** Records for this exercise follows **

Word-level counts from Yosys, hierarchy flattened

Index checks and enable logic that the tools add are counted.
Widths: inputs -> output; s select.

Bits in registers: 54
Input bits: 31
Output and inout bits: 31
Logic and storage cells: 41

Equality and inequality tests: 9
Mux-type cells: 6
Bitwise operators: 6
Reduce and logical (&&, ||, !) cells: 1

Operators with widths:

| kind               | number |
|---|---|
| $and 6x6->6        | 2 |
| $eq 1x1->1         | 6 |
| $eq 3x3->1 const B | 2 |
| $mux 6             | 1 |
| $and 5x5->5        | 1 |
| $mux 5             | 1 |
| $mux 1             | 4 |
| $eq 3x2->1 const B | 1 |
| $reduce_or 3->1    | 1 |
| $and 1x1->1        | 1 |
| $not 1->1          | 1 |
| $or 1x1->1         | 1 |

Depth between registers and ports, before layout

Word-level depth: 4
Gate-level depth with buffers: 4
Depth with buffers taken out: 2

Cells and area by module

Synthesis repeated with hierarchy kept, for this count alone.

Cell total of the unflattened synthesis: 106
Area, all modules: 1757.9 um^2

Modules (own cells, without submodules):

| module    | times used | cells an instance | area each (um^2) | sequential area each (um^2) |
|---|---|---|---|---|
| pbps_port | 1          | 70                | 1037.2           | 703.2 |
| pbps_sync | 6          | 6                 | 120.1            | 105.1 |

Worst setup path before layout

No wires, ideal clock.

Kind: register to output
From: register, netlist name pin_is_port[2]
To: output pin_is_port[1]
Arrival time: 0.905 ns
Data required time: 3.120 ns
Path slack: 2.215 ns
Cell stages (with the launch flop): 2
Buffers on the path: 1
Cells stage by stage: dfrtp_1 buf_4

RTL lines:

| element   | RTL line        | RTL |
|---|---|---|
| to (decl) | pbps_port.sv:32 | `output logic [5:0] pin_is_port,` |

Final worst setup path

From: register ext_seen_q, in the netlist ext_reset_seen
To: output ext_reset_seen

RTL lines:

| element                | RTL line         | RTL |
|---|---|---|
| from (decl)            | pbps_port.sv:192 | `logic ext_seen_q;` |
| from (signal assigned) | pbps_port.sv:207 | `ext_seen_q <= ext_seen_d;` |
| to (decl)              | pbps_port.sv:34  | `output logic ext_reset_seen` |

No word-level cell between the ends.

** End of Records for this exercise **

* [To do]:
From the line containing "No wires, ideal clock." down to the last line of the material, each line is to be retyped exactly; no other lines belong in the answer.

* [Exercise response]:
No wires, ideal clock.

Kind: register to output
From: register, netlist name pin_is_port[2]
To: output pin_is_port[1]
Arrival time: 0.905 ns
Data required time: 3.120 ns
Path slack: 2.215 ns
Cell stages (with the launch flop): 2
Buffers on the path: 1
Cells stage by stage: dfrtp_1 buf_4

RTL lines:

| element   | RTL line        | RTL |
|---|---|---|
| to (decl) | pbps_port.sv:32 | `output logic [5:0] pin_is_port,` |

Final worst setup path

From: register ext_seen_q, in the netlist ext_reset_seen
To: output ext_reset_seen

RTL lines:

| element                | RTL line         | RTL |
|---|---|---|
| from (decl)            | pbps_port.sv:192 | `logic ext_seen_q;` |
| from (signal assigned) | pbps_port.sv:207 | `ext_seen_q <= ext_seen_d;` |
| to (decl)              | pbps_port.sv:34  | `output logic ext_reset_seen` |

No word-level cell between the ends.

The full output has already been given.